Every line from the line containing "assign t473 = t471 & ~t455;" to the end of the data must appear in the answer exactly as it appears there, and nothing else.

Exercise input =
= = = =

Background: an optimization exercise with open tools, aiming at small area. Do not read the settings as production practice. Function was checked by simulation only, so behaviour that the tests miss may differ from the original.

--- flow/config.mk ---
export PLATFORM = sky130hd
export DESIGN_NAME = ALU
export DESIGN_NICKNAME = ALU
export VERILOG_FILES = /design/flow/design.v
export SDC_FILE = /design/flow/constraint.sdc
export NUM_CORES = 4
export LEC_CHECK = 0
export CAP_MARGIN = 5
export CORE_MARGIN = 2
export CORE_UTILIZATION = 65
export SLEW_MARGIN = 5
export SYNTH_HIERARCHICAL = 1
export SYNTH_MINIMUM_KEEP_SIZE = 0
--- flow/constraint.sdc ---
create_clock -name core_clock -period 20.0 [get_ports {CLK}]
set_input_delay 4.0000 -clock core_clock [delete_from_list [all_inputs] [get_ports {CLK}]]
set_output_delay 4.0000 -clock core_clock [all_outputs]
set_load 0.01 [all_outputs]
--- flow/design.v ---
`timescale 1ns / 1ps
module DetectorParidad(A,P);
	input [15:0] A;
	output wire P;
	assign P=~(^A[15:0]);
endmodule
`timescale 1ns / 1ps
module DetectorZero(A,Z);
	input [15:0] A;
	output wire Z;
	assign Z=~|A;
endmodule
`timescale 1ns / 1ps
module Divi16bits(D,A0,B,Comp,R,Cout);
	input [15:0] D,B;
	input A0,Comp;
	output wire [15:0] R;
	output wire Cout;
	wire [16:0] c;
	wire [16:0] X = {D, A0};
	assign c[0] = Comp;
	genvar gi;
	generate for (gi = 0; gi < 16; gi = gi + 1) begin: gdv
		FullAdder fa(X[gi], B[gi] ^ Comp, c[gi], R[gi], c[gi+1]);
	end endgenerate
	assign Cout = Comp ? (X[16] | c[16]) : (X[16] & c[16]);
endmodule
`timescale 1ns / 1ps
module FullAdder(A,B,Cin,R,Cout);
	input A,B,Cin;
	output wire R,Cout;
	wire R1,O1,O2;
	assign R1=A^B;
	assign O1=A&B;
	assign R=R1^Cin;
	assign O2=R1&Cin;
	assign Cout=O1|O2;
endmodule 
module Multi(A,B,RN);
	input [15:0] A,B;
	output [31:0] RN;
	wire [255:0] pp;
	genvar i,j;
	generate for (i=0;i<16;i=i+1) begin: g
		for (j=0;j<16;j=j+1) begin: h
			assign pp[i*16+j] = ~(A[j] & B[i]);
		end
	end endgenerate
	wire t1;
	wire t2;
	wire t3;
	wire t4;
	wire t5;
	wire t6;
	wire t7;
	wire t8;
	wire t9;
	wire t10;
	wire t11;
	wire t12;
	wire t13;
	wire t14;
	wire t15;
	wire t16;
	wire t17;
	wire t18;
	wire t19;
	wire t20;
	wire t21;
	wire t22;
	wire t23;
	wire t24;
	wire t25;
	wire t26;
	wire t27;
	wire t28;
	wire t29;
	wire t30;
	wire t31;
	wire t32;
	wire t33;
	wire t34;
	wire t35;
	wire t36;
	wire t37;
	wire t38;
	wire t39;
	wire t40;
	wire t41;
	wire t42;
	wire t43;
	wire t44;
	wire t45;
	wire t46;
	wire t47;
	wire t48;
	wire t49;
	wire t50;
	wire t51;
	wire t52;
	wire t53;
	wire t54;
	wire t55;
	wire t56;
	wire t57;
	wire t58;
	wire t59;
	wire t60;
	wire t61;
	wire t62;
	wire t63;
	wire t64;
	wire t65;
	wire t66;
	wire t67;
	wire t68;
	wire t69;
	wire t70;
	wire t71;
	wire t72;
	wire t73;
	wire t74;
	wire t75;
	wire t76;
	wire t77;
	wire t78;
	wire t79;
	wire t80;
	wire t81;
	wire t82;
	wire t83;
	wire t84;
	wire t85;
	wire t86;
	wire t87;
	wire t88;
	wire t89;
	wire t90;
	wire t91;
	wire t92;
	wire t93;
	wire t94;
	wire t95;
	wire t96;
	wire t97;
	wire t98;
	wire t99;
	wire t100;
	wire t101;
	wire t102;
	wire t103;
	wire t104;
	wire t105;
	wire t106;
	wire t107;
	wire t108;
	wire t109;
	wire t110;
	wire t111;
	wire t112;
	wire t113;
	wire t114;
	wire t115;
	wire t116;
	wire t117;
	wire t118;
	wire t119;
	wire t120;
	wire t121;
	wire t122;
	wire t123;
	wire t124;
	wire t125;
	wire t126;
	wire t127;
	wire t128;
	wire t129;
	wire t130;
	wire t131;
	wire t132;
	wire t133;
	wire t134;
	wire t135;
	wire t136;
	wire t137;
	wire t138;
	wire t139;
	wire t140;
	wire t141;
	wire t142;
	wire t143;
	wire t144;
	wire t145;
	wire t146;
	wire t147;
	wire t148;
	wire t149;
	wire t150;
	wire t151;
	wire t152;
	wire t153;
	wire t154;
	wire t155;
	wire t156;
	wire t157;
	wire t158;
	wire t159;
	wire t160;
	wire t161;
	wire t162;
	wire t163;
	wire t164;
	wire t165;
	wire t166;
	wire t167;
	wire t168;
	wire t169;
	wire t170;
	wire t171;
	wire t172;
	wire t173;
	wire t174;
	wire t175;
	wire t176;
	wire t177;
	wire t178;
	wire t179;
	wire t180;
	wire t181;
	wire t182;
	wire t183;
	wire t184;
	wire t185;
	wire t186;
	wire t187;
	wire t188;
	wire t189;
	wire t190;
	wire t191;
	wire t192;
	wire t193;
	wire t194;
	wire t195;
	wire t196;
	wire t197;
	wire t198;
	wire t199;
	wire t200;
	wire t201;
	wire t202;
	wire t203;
	wire t204;
	wire t205;
	wire t206;
	wire t207;
	wire t208;
	wire t209;
	wire t210;
	wire t211;
	wire t212;
	wire t213;
	wire t214;
	wire t215;
	wire t216;
	wire t217;
	wire t218;
	wire t219;
	wire t220;
	wire t221;
	wire t222;
	wire t223;
	wire t224;
	wire t225;
	wire t226;
	wire t227;
	wire t228;
	wire t229;
	wire t230;
	wire t231;
	wire t232;
	wire t233;
	wire t234;
	wire t235;
	wire t236;
	wire t237;
	wire t238;
	wire t239;
	wire t240;
	wire t241;
	wire t242;
	wire t243;
	wire t244;
	wire t245;
	wire t246;
	wire t247;
	wire t248;
	wire t249;
	wire t250;
	wire t251;
	wire t252;
	wire t253;
	wire t254;
	wire t255;
	wire t256;
	wire t257;
	wire t258;
	wire t259;
	wire t260;
	wire t261;
	wire t262;
	wire t263;
	wire t264;
	wire t265;
	wire t266;
	wire t267;
	wire t268;
	wire t269;
	wire t270;
	wire t271;
	wire t272;
	wire t273;
	wire t274;
	wire t275;
	wire t276;
	wire t277;
	wire t278;
	wire t279;
	wire t280;
	wire t281;
	wire t282;
	wire t283;
	wire t284;
	wire t285;
	wire t286;
	wire t287;
	wire t288;
	wire t289;
	wire t290;
	wire t291;
	wire t292;
	wire t293;
	wire t294;
	wire t295;
	wire t296;
	wire t297;
	wire t298;
	wire t299;
	wire t300;
	wire t301;
	wire t302;
	wire t303;
	wire t304;
	wire t305;
	wire t306;
	wire t307;
	wire t308;
	wire t309;
	wire t310;
	wire t311;
	wire t312;
	wire t313;
	wire t314;
	wire t315;
	wire t316;
	wire t317;
	wire t318;
	wire t319;
	wire t320;
	wire t321;
	wire t322;
	wire t323;
	wire t324;
	wire t325;
	wire t326;
	wire t327;
	wire t328;
	wire t329;
	wire t330;
	wire t331;
	wire t332;
	wire t333;
	wire t334;
	wire t335;
	wire t336;
	wire t337;
	wire t338;
	wire t339;
	wire t340;
	wire t341;
	wire t342;
	wire t343;
	wire t344;
	wire t345;
	wire t346;
	wire t347;
	wire t348;
	wire t349;
	wire t350;
	wire t351;
	wire t352;
	wire t353;
	wire t354;
	wire t355;
	wire t356;
	wire t357;
	wire t358;
	wire t359;
	wire t360;
	wire t361;
	wire t362;
	wire t363;
	wire t364;
	wire t365;
	wire t366;
	wire t367;
	wire t368;
	wire t369;
	wire t370;
	wire t371;
	wire t372;
	wire t373;
	wire t374;
	wire t375;
	wire t376;
	wire t377;
	wire t378;
	wire t379;
	wire t380;
	wire t381;
	wire t382;
	wire t383;
	wire t384;
	wire t385;
	wire t386;
	wire t387;
	wire t388;
	wire t389;
	wire t390;
	wire t391;
	wire t392;
	wire t393;
	wire t394;
	wire t395;
	wire t396;
	wire t397;
	wire t398;
	wire t399;
	wire t400;
	wire t401;
	wire t402;
	wire t403;
	wire t404;
	wire t405;
	wire t406;
	wire t407;
	wire t408;
	wire t409;
	wire t410;
	wire t411;
	wire t412;
	wire t413;
	wire t414;
	wire t415;
	wire t416;
	wire t417;
	wire t418;
	wire t419;
	wire t420;
	wire t421;
	wire t422;
	wire t423;
	wire t424;
	wire t425;
	wire t426;
	wire t427;
	wire t428;
	wire t429;
	wire t430;
	wire t431;
	wire t432;
	wire t433;
	wire t434;
	wire t435;
	wire t436;
	wire t437;
	wire t438;
	wire t439;
	wire t440;
	wire t441;
	wire t442;
	wire t443;
	wire t444;
	wire t445;
	wire t446;
	wire t447;
	wire t448;
	wire t449;
	wire t450;
	wire t451;
	wire t452;
	wire t453;
	wire t454;
	wire t455;
	wire t456;
	wire t457;
	wire t458;
	wire t459;
	wire t460;
	wire t461;
	wire t462;
	wire t463;
	wire t464;
	wire t465;
	wire t466;
	wire t467;
	wire t468;
	wire t469;
	wire t470;
	wire t471;
	wire t472;
	wire t473;
	wire t474;
	wire t475;
	wire t476;
	wire t477;
	wire t478;
	wire t479;
	wire t480;
	wire t481;
	wire t482;
	wire t483;
	wire t484;
	wire t485;
	wire t486;
	wire t487;
	wire t488;
	wire t489;
	wire t490;
	wire t491;
	wire t492;
	wire t493;
	wire t494;
	wire t495;
	wire t496;
	wire t497;
	wire t498;
	wire t499;
	wire t500;
	wire t501;
	wire t502;
	wire t503;
	wire t504;
	wire t505;
	wire t506;
	wire t507;
	wire t508;
	wire t509;
	wire t510;
	wire t511;
	wire t512;
	wire t513;
	wire t514;
	wire t515;
	wire t516;
	wire t517;
	wire t518;
	wire t519;
	wire t520;
	wire t521;
	wire t522;
	HalfAdderN ht1(pp[13],pp[28],t1,t2);
	FullAdder ft3(pp[14],pp[29],pp[44],t3,t4);
	HalfAdderN ht5(pp[59],pp[74],t5,t6);
	FullAdder ft7(pp[15],pp[30],pp[45],t7,t8);
	FullAdder ft9(pp[60],pp[75],pp[90],t9,t10);
	HalfAdderN ht11(pp[105],pp[120],t11,t12);
	FullAdder ft13(pp[31],pp[46],pp[61],t13,t14);
	FullAdder ft15(pp[76],pp[91],pp[106],t15,t16);
	HalfAdderN ht17(pp[121],pp[136],t17,t18);
	FullAdder ft19(pp[47],pp[62],pp[77],t19,t20);
	FullAdder ft21(pp[92],pp[107],pp[122],t21,t22);
	FullAdder ft23(pp[63],pp[78],pp[93],t23,t24);
	HalfAdderN ht25(pp[9],pp[24],t25,t26);
	FullAdder ft27(pp[10],pp[25],pp[40],t27,t28);
	HalfAdderN ht29(pp[55],pp[70],t29,t30);
	FullAdder ft31(pp[11],pp[26],pp[41],t31,t32);
	FullAdder ft33(pp[56],pp[71],pp[86],t33,t34);
	HalfAdderN ht35(pp[101],pp[116],t35,t36);
	FullAdder ft37(pp[12],pp[27],pp[42],t37,t38);
	FullAdder ft39(pp[57],pp[72],pp[87],t39,t40);
	FullAdder ft41(pp[102],pp[117],pp[132],t41,t42);
	HalfAdderN ht43(pp[147],pp[162],t43,t44);
	FullAdder ft45(t1,pp[43],pp[58],t45,t46);
	FullAdder ft47(pp[73],pp[88],pp[103],t47,t48);
	FullAdder ft49(pp[118],pp[133],pp[148],t49,t50);
	FullAdder ft51(pp[163],pp[178],pp[193],t51,t52);
	FullAdder ft53(t2,t3,t5,t53,t54);
	FullAdder ft55(pp[89],pp[104],pp[119],t55,t56);
	FullAdder ft57(pp[134],pp[149],pp[164],t57,t58);
	FullAdder ft59(pp[179],pp[194],pp[209],t59,t60);
	FullAdder ft61(t4,t6,t7,t61,t62);
	FullAdder ft63(t9,t11,pp[135],t63,t64);
	FullAdder ft65(pp[150],pp[165],pp[180],t65,t66);
	FullAdder ft67(pp[195],pp[210],pp[225],t67,t68);
	FullAdder ft69(t8,t10,t12,t69,t70);
	FullAdder ft71(t13,t15,t17,t71,t72);
	FullAdder ft73(pp[151],pp[166],pp[181],t73,t74);
	FullAdder ft75(pp[196],pp[211],pp[226],t75,t76);
	FullAdder ft77(t14,t16,t18,t77,t78);
	FullAdder ft79(t19,t21,pp[137],t79,t80);
	FullAdder ft81(pp[152],pp[167],pp[182],t81,t82);
	FullAdder ft83(pp[197],pp[212],pp[227],t83,t84);
	FullAdder ft85(t20,t22,t23,t85,t86);
	FullAdder ft87(pp[108],pp[123],pp[138],t87,t88);
	FullAdder ft89(pp[153],pp[168],pp[183],t89,t90);
	FullAdder ft91(pp[198],pp[213],pp[228],t91,t92);
	FullAdder ft93(t24,pp[79],pp[94],t93,t94);
	FullAdder ft95(pp[109],pp[124],pp[139],t95,t96);
	FullAdder ft97(pp[154],pp[169],pp[184],t97,t98);
	FullAdder ft99(pp[199],pp[214],pp[229],t99,t100);
	FullAdder ft101(pp[95],pp[110],pp[125],t101,t102);
	FullAdder ft103(pp[140],pp[155],pp[170],t103,t104);
	FullAdder ft105(pp[185],pp[200],pp[215],t105,t106);
	FullAdder ft107(pp[111],pp[126],pp[141],t107,t108);
	FullAdder ft109(pp[156],pp[171],pp[186],t109,t110);
	FullAdder ft111(pp[127],pp[142],pp[157],t111,t112);
	HalfAdderN ht113(pp[6],pp[21],t113,t114);
	FullAdder ft115(pp[7],pp[22],pp[37],t115,t116);
	HalfAdderN ht117(pp[52],pp[67],t117,t118);
	FullAdder ft119(pp[8],pp[23],pp[38],t119,t120);
	FullAdder ft121(pp[53],pp[68],pp[83],t121,t122);
	HalfAdderN ht123(pp[98],pp[113],t123,t124);
	FullAdder ft125(t25,pp[39],pp[54],t125,t126);
	FullAdder ft127(pp[69],pp[84],pp[99],t127,t128);
	FullAdder ft129(pp[114],pp[129],pp[144],t129,t130);
	FullAdder ft131(t26,t27,t29,t131,t132);
	FullAdder ft133(pp[85],pp[100],pp[115],t133,t134);
	FullAdder ft135(pp[130],pp[145],pp[160],t135,t136);
	FullAdder ft137(t28,t30,t31,t137,t138);
	FullAdder ft139(t33,t35,pp[131],t139,t140);
	FullAdder ft141(pp[146],pp[161],pp[176],t141,t142);
	FullAdder ft143(t32,t34,t36,t143,t144);
	FullAdder ft145(t37,t39,t41,t145,t146);
	FullAdder ft147(t43,pp[177],pp[192],t147,t148);
	FullAdder ft149(t38,t40,t42,t149,t150);
	FullAdder ft151(t44,t45,t47,t151,t152);
	FullAdder ft153(t49,t51,pp[208],t153,t154);
	FullAdder ft155(t46,t48,t50,t155,t156);
	FullAdder ft157(t52,t53,t55,t157,t158);
	FullAdder ft159(t57,t59,pp[224],t159,t160);
	FullAdder ft161(t54,t56,t58,t161,t162);
	FullAdder ft163(t60,t61,t63,t163,t164);
	FullAdder ft165(t65,t67,pp[240],t165,t166);
	FullAdder ft167(t62,t64,t66,t167,t168);
	FullAdder ft169(t68,t69,t71,t169,t170);
	FullAdder ft171(t73,t75,pp[241],t171,t172);
	FullAdder ft173(t70,t72,t74,t173,t174);
	FullAdder ft175(t76,t77,t79,t175,t176);
	FullAdder ft177(t81,t83,pp[242],t177,t178);
	FullAdder ft179(t78,t80,t82,t179,t180);
	FullAdder ft181(t84,t85,t87,t181,t182);
	FullAdder ft183(t89,t91,pp[243],t183,t184);
	FullAdder ft185(t86,t88,t90,t185,t186);
	FullAdder ft187(t92,t93,t95,t187,t188);
	FullAdder ft189(t97,t99,pp[244],t189,t190);
	FullAdder ft191(t94,t96,t98,t191,t192);
	FullAdder ft193(t100,t101,t103,t193,t194);
	FullAdder ft195(t105,pp[230],pp[245],t195,t196);
	FullAdder ft197(t102,t104,t106,t197,t198);
	FullAdder ft199(t107,t109,pp[201],t199,t200);
	FullAdder ft201(pp[216],pp[231],pp[246],t201,t202);
	FullAdder ft203(t108,t110,t111,t203,t204);
	FullAdder ft205(pp[172],pp[187],pp[202],t205,t206);
	FullAdder ft207(pp[217],pp[232],pp[247],t207,t208);
	FullAdder ft209(t112,pp[143],pp[158],t209,t210);
	FullAdder ft211(pp[173],pp[188],pp[203],t211,t212);
	FullAdder ft213(pp[218],pp[233],pp[248],t213,t214);
	FullAdder ft215(pp[159],pp[174],pp[189],t215,t216);
	FullAdder ft217(pp[204],pp[219],pp[234],t217,t218);
	FullAdder ft219(pp[175],pp[190],pp[205],t219,t220);
	HalfAdderN ht221(pp[4],pp[19],t221,t222);
	FullAdder ft223(pp[5],pp[20],pp[35],t223,t224);
	HalfAdderN ht225(pp[50],pp[65],t225,t226);
	FullAdder ft227(t113,pp[36],pp[51],t227,t228);
	FullAdder ft229(pp[66],pp[81],pp[96],t229,t230);
	FullAdder ft231(t114,t115,t117,t231,t232);
	FullAdder ft233(pp[82],pp[97],pp[112],t233,t234);
	FullAdder ft235(t116,t118,t119,t235,t236);
	FullAdder ft237(t121,t123,pp[128],t237,t238);
	FullAdder ft239(t120,t122,t124,t239,t240);
	FullAdder ft241(t125,t127,t129,t241,t242);
	FullAdder ft243(t126,t128,t130,t243,t244);
	FullAdder ft245(t131,t133,t135,t245,t246);
	FullAdder ft247(t132,t134,t136,t247,t248);
	FullAdder ft249(t137,t139,t141,t249,t250);
	FullAdder ft251(t138,t140,t142,t251,t252);
	FullAdder ft253(t143,t145,t147,t253,t254);
	FullAdder ft255(t144,t146,t148,t255,t256);
	FullAdder ft257(t149,t151,t153,t257,t258);
	FullAdder ft259(t150,t152,t154,t259,t260);
	FullAdder ft261(t155,t157,t159,t261,t262);
	FullAdder ft263(t156,t158,t160,t263,t264);
	FullAdder ft265(t161,t163,t165,t265,t266);
	FullAdder ft267(t162,t164,t166,t267,t268);
	FullAdder ft269(t167,t169,t171,t269,t270);
	FullAdder ft271(t168,t170,t172,t271,t272);
	FullAdder ft273(t173,t175,t177,t273,t274);
	FullAdder ft275(t174,t176,t178,t275,t276);
	FullAdder ft277(t179,t181,t183,t277,t278);
	FullAdder ft279(t180,t182,t184,t279,t280);
	FullAdder ft281(t185,t187,t189,t281,t282);
	FullAdder ft283(t186,t188,t190,t283,t284);
	FullAdder ft285(t191,t193,t195,t285,t286);
	FullAdder ft287(t192,t194,t196,t287,t288);
	FullAdder ft289(t197,t199,t201,t289,t290);
	FullAdder ft291(t198,t200,t202,t291,t292);
	FullAdder ft293(t203,t205,t207,t293,t294);
	FullAdder ft295(t204,t206,t208,t295,t296);
	FullAdder ft297(t209,t211,t213,t297,t298);
	FullAdder ft299(t210,t212,t214,t299,t300);
	FullAdder ft301(t215,t217,pp[249],t301,t302);
	FullAdder ft303(t216,t218,t219,t303,t304);
	FullAdder ft305(pp[220],pp[235],pp[250],t305,t306);
	FullAdder ft307(t220,pp[191],pp[206],t307,t308);
	FullAdder ft309(pp[221],pp[236],pp[251],t309,t310);
	FullAdder ft311(pp[207],pp[222],pp[237],t311,t312);
	HalfAdderN ht313(pp[3],pp[18],t313,t314);
	FullAdder ft315(t221,pp[34],pp[49],t315,t316);
	FullAdder ft317(t222,t223,t225,t317,t318);
	FullAdder ft319(t224,t226,t227,t319,t320);
	FullAdder ft321(t228,t230,t231,t321,t322);
	FullAdder ft323(t232,t234,t235,t323,t324);
	FullAdder ft325(t236,t238,t239,t325,t326);
	FullAdder ft327(t240,t242,t243,t327,t328);
	FullAdder ft329(t244,t246,t247,t329,t330);
	FullAdder ft331(t248,t250,t251,t331,t332);
	FullAdder ft333(t252,t254,t255,t333,t334);
	FullAdder ft335(t256,t258,t259,t335,t336);
	FullAdder ft337(t260,t262,t263,t337,t338);
	FullAdder ft339(t264,t266,t267,t339,t340);
	FullAdder ft341(t268,t270,t271,t341,t342);
	FullAdder ft343(t272,t274,t275,t343,t344);
	FullAdder ft345(t276,t278,t279,t345,t346);
	FullAdder ft347(t280,t282,t283,t347,t348);
	FullAdder ft349(t284,t286,t287,t349,t350);
	FullAdder ft351(t288,t290,t291,t351,t352);
	FullAdder ft353(t292,t294,t295,t353,t354);
	FullAdder ft355(t296,t298,t299,t355,t356);
	FullAdder ft357(t300,t302,t303,t357,t358);
	FullAdder ft359(t304,t306,t307,t359,t360);
	FullAdder ft361(t308,t310,t311,t361,t362);
	FullAdder ft363(t312,pp[223],pp[238],t363,t364);
	HalfAdderN ht365(pp[2],pp[17],t365,t366);
	FullAdder ft367(t313,pp[33],pp[48],t367,t368);
	FullAdder ft369(t314,t315,pp[64],t369,t370);
	FullAdder ft371(t316,t317,pp[80],t371,t372);
	FullAdder ft373(t318,t319,t229,t373,t374);
	FullAdder ft375(t320,t321,t233,t375,t376);
	FullAdder ft377(t322,t323,t237,t377,t378);
	FullAdder ft379(t324,t325,t241,t379,t380);
	FullAdder ft381(t326,t327,t245,t381,t382);
	FullAdder ft383(t328,t329,t249,t383,t384);
	FullAdder ft385(t330,t331,t253,t385,t386);
	FullAdder ft387(t332,t333,t257,t387,t388);
	FullAdder ft389(t334,t335,t261,t389,t390);
	FullAdder ft391(t336,t337,t265,t391,t392);
	FullAdder ft393(t338,t339,t269,t393,t394);
	FullAdder ft395(t340,t341,t273,t395,t396);
	FullAdder ft397(t342,t343,t277,t397,t398);
	FullAdder ft399(t344,t345,t281,t399,t400);
	FullAdder ft401(t346,t347,t285,t401,t402);
	FullAdder ft403(t348,t349,t289,t403,t404);
	FullAdder ft405(t350,t351,t293,t405,t406);
	FullAdder ft407(t352,t353,t297,t407,t408);
	FullAdder ft409(t354,t355,t301,t409,t410);
	FullAdder ft411(t356,t357,t305,t411,t412);
	FullAdder ft413(t358,t359,t309,t413,t414);
	FullAdder ft415(t360,t361,pp[252],t415,t416);
	FullAdder ft417(t362,t363,pp[253],t417,t418);
	FullAdder ft419(t364,pp[239],pp[254],t419,t420);
	HalfAdderN ht421(pp[1],pp[16],t421,t422);
	FullAdder ft423(t365,pp[32],t422,t423,t424);
	FullAdder ft425(t366,t367,t424,t425,t426);
	FullAdder ft427(t368,t369,t426,t427,t428);
	FullAdder ft429(t370,t371,t428,t429,t430);
	FullAdder ft431(t372,t373,t430,t431,t432);
	FullAdder ft433(t374,t375,t432,t433,t434);
	FullAdder ft435(t376,t377,t434,t435,t436);
	FullAdder ft437(t378,t379,t436,t437,t438);
	FullAdder ft439(t380,t381,t438,t439,t440);
	FullAdder ft441(t382,t383,t440,t441,t442);
	FullAdder ft443(t384,t385,t442,t443,t444);
	FullAdder ft445(t386,t387,t444,t445,t446);
	HalfAdderN ht447(t388,t389,t447,t448);
	FullAdder ft449(t390,t391,t448,t449,t450);
	FullAdder ft451(t392,t393,t450,t451,t452);
	FullAdder ft453(t394,t395,t452,t453,t454);
	FullAdder ft455(t396,t397,t454,t455,t456);
	FullAdder ft457(t398,t399,t456,t457,t458);
	FullAdder ft459(t400,t401,t458,t459,t460);
	FullAdder ft461(t402,t403,t460,t461,t462);
	assign t463 = ~t446;
	assign t464 = t447 ^ t463;
	assign t465 = ~t447;
	assign t466 = t449 ^ (t463 & t465);
	assign t467 = t465 & ~t449;
	assign t468 = t451 ^ (t463 & t467);
	assign t469 = t467 & ~t451;
	assign t470 = t453 ^ (t463 & t469);
	assign t471 = t469 & ~t453;
	assign t472 = t455 ^ (t463 & t471);
	assign t473 = t471 & ~t455;
	assign t474 = t457 ^ (t463 & t473);
	assign t475 = t473 & ~t457;
	assign t476 = t459 ^ (t463 & t475);
	assign t477 = t475 & ~t459;
	assign t478 = t461 ^ (t463 & t477);
	assign t479 = t477 & ~t461;
	assign t480 = t462 & ~(t463 & t479);
	HalfAdderN ht481(t404,t405,t481,t482);
	FullAdder ft483(t406,t407,t482,t483,t484);
	FullAdder ft485(t408,t409,t484,t485,t486);
	FullAdder ft487(t410,t411,t486,t487,t488);
	FullAdder ft489(t412,t413,t488,t489,t490);
	FullAdder ft491(t414,t415,t490,t491,t492);
	FullAdder ft493(t416,t417,t492,t493,t494);
	FullAdder ft495(t418,t419,t494,t495,t496);
	FullAdder ft497(t420,pp[255],t496,t497,t498);
	FullAdder ft499(1'b1,1'b1,t498,t499,t500);
	assign t501 = ~t480;
	assign t502 = t481 ^ t501;
	assign t503 = ~t481;
	assign t504 = t483 ^ (t501 & t503);
	assign t505 = t503 & ~t483;
	assign t506 = t485 ^ (t501 & t505);
	assign t507 = t505 & ~t485;
	assign t508 = t487 ^ (t501 & t507);
	assign t509 = t507 & ~t487;
	assign t510 = t489 ^ (t501 & t509);
	assign t511 = t509 & ~t489;
	assign t512 = t491 ^ (t501 & t511);
	assign t513 = t511 & ~t491;
	assign t514 = t493 ^ (t501 & t513);
	assign t515 = t513 & ~t493;
	assign t516 = t495 ^ (t501 & t515);
	assign t517 = t515 & ~t495;
	assign t518 = t497 ^ (t501 & t517);
	assign t519 = t517 & ~t497;
	assign t520 = t499 ^ (t501 & t519);
	assign t521 = t519 & ~t499;
	assign t522 = t500 & ~(t501 & t521);
	assign RN = {t520, t518, t516, t514, t512, t510, t508, t506, t504, t502, t478, t476, t474, t472, t470, t468, t466, t464, t445, t443, t441, t439, t437, t435, t433, t431, t429, t427, t425, t423, t421, pp[0]};
endmodule
`timescale 1ns / 1ps
module MuxInv2(A,B,S,R);
	input A,B,S;
	output wire R;
	assign R = ~(S ? B : A);
endmodule
module HalfAdderN(A,B,R,Cout);
	input A,B;
	output wire R,Cout;
	XnorGate X(A,B,R);
	assign Cout=A|B;
endmodule
module XnorGate(A,B,R);
	input A,B;
	output wire R;
	assign R=~(A^B);
endmodule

= = = =

Expected answer =
	assign t473 = t471 & ~t455;
	assign t474 = t457 ^ (t463 & t473);
	assign t475 = t473 & ~t457;
	assign t476 = t459 ^ (t463 & t475);
	assign t477 = t475 & ~t459;
	assign t478 = t461 ^ (t463 & t477);
	assign t479 = t477 & ~t461;
	assign t480 = t462 & ~(t463 & t479);
	HalfAdderN ht481(t404,t405,t481,t482);
	FullAdder ft483(t406,t407,t482,t483,t484);
	FullAdder ft485(t408,t409,t484,t485,t486);
	FullAdder ft487(t410,t411,t486,t487,t488);
	FullAdder ft489(t412,t413,t488,t489,t490);
	FullAdder ft491(t414,t415,t490,t491,t492);
	FullAdder ft493(t416,t417,t492,t493,t494);
	FullAdder ft495(t418,t419,t494,t495,t496);
	FullAdder ft497(t420,pp[255],t496,t497,t498);
	FullAdder ft499(1'b1,1'b1,t498,t499,t500);
	assign t501 = ~t480;
	assign t502 = t481 ^ t501;
	assign t503 = ~t481;
	assign t504 = t483 ^ (t501 & t503);
	assign t505 = t503 & ~t483;
	assign t506 = t485 ^ (t501 & t505);
	assign t507 = t505 & ~t485;
	assign t508 = t487 ^ (t501 & t507);
	assign t509 = t507 & ~t487;
	assign t510 = t489 ^ (t501 & t509);
	assign t511 = t509 & ~t489;
	assign t512 = t491 ^ (t501 & t511);
	assign t513 = t511 & ~t491;
	assign t514 = t493 ^ (t501 & t513);
	assign t515 = t513 & ~t493;
	assign t516 = t495 ^ (t501 & t515);
	assign t517 = t515 & ~t495;
	assign t518 = t497 ^ (t501 & t517);
	assign t519 = t517 & ~t497;
	assign t520 = t499 ^ (t501 & t519);
	assign t521 = t519 & ~t499;
	assign t522 = t500 & ~(t501 & t521);
	assign RN = {t520, t518, t516, t514, t512, t510, t508, t506, t504, t502, t478, t476, t474, t472, t470, t468, t466, t464, t445, t443, t441, t439, t437, t435, t433, t431, t429, t427, t425, t423, t421, pp[0]};
endmodule
`timescale 1ns / 1ps
module MuxInv2(A,B,S,R);
	input A,B,S;
	output wire R;
	assign R = ~(S ? B : A);
endmodule
module HalfAdderN(A,B,R,Cout);
	input A,B;
	output wire R,Cout;
	XnorGate X(A,B,R);
	assign Cout=A|B;
endmodule
module XnorGate(A,B,R);
	input A,B;
	output wire R;
	assign R=~(A^B);
endmodule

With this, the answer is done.